Problem:
Please reproduce, exactly and with nothing added, the line containing "u_core.bus.state_dbg[1] | 0.21 | 2 |" and every line after it to the end of the records.

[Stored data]
● ● ● ●

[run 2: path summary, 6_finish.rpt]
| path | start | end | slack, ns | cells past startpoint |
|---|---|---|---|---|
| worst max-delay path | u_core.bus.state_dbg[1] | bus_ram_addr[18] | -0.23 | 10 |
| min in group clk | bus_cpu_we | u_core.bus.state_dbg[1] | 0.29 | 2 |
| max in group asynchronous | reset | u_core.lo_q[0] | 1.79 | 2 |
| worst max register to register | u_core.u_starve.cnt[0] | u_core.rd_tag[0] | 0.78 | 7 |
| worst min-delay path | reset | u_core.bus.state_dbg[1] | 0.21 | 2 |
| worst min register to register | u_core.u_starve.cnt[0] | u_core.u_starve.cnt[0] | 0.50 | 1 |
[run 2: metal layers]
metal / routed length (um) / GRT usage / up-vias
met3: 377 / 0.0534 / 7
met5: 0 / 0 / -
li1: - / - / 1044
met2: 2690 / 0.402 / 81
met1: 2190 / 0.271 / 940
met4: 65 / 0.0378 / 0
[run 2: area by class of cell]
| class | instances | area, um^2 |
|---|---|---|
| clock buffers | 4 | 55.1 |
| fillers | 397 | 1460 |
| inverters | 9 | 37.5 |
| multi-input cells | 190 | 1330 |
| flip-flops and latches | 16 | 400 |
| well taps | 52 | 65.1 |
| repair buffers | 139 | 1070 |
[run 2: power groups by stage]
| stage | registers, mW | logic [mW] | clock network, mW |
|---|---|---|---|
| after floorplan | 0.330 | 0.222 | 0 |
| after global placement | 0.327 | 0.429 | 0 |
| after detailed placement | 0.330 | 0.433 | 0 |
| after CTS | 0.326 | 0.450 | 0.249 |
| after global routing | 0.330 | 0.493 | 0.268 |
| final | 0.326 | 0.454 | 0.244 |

● ● ● ●

Answer space:
| worst min-delay path | reset | u_core.bus.state_dbg[1] | 0.21 | 2 |
| worst min register to register | u_core.u_starve.cnt[0] | u_core.u_starve.cnt[0] | 0.50 | 1 |
[run 2: metal layers]
metal / routed length (um) / GRT usage / up-vias
met3: 377 / 0.0534 / 7
met5: 0 / 0 / -
li1: - / - / 1044
met2: 2690 / 0.402 / 81
met1: 2190 / 0.271 / 940
met4: 65 / 0.0378 / 0
[run 2: area by class of cell]
| class | instances | area, um^2 |
|---|---|---|
| clock buffers | 4 | 55.1 |
| fillers | 397 | 1460 |
| inverters | 9 | 37.5 |
| multi-input cells | 190 | 1330 |
| flip-flops and latches | 16 | 400 |
| well taps | 52 | 65.1 |
| repair buffers | 139 | 1070 |
[run 2: power groups by stage]
| stage | registers, mW | logic [mW] | clock network, mW |
|---|---|---|---|
| after floorplan | 0.330 | 0.222 | 0 |
| after global placement | 0.327 | 0.429 | 0 |
| after detailed placement | 0.330 | 0.433 | 0 |
| after CTS | 0.326 | 0.450 | 0.249 |
| after global routing | 0.330 | 0.493 | 0.268 |
| final | 0.326 | 0.454 | 0.244 |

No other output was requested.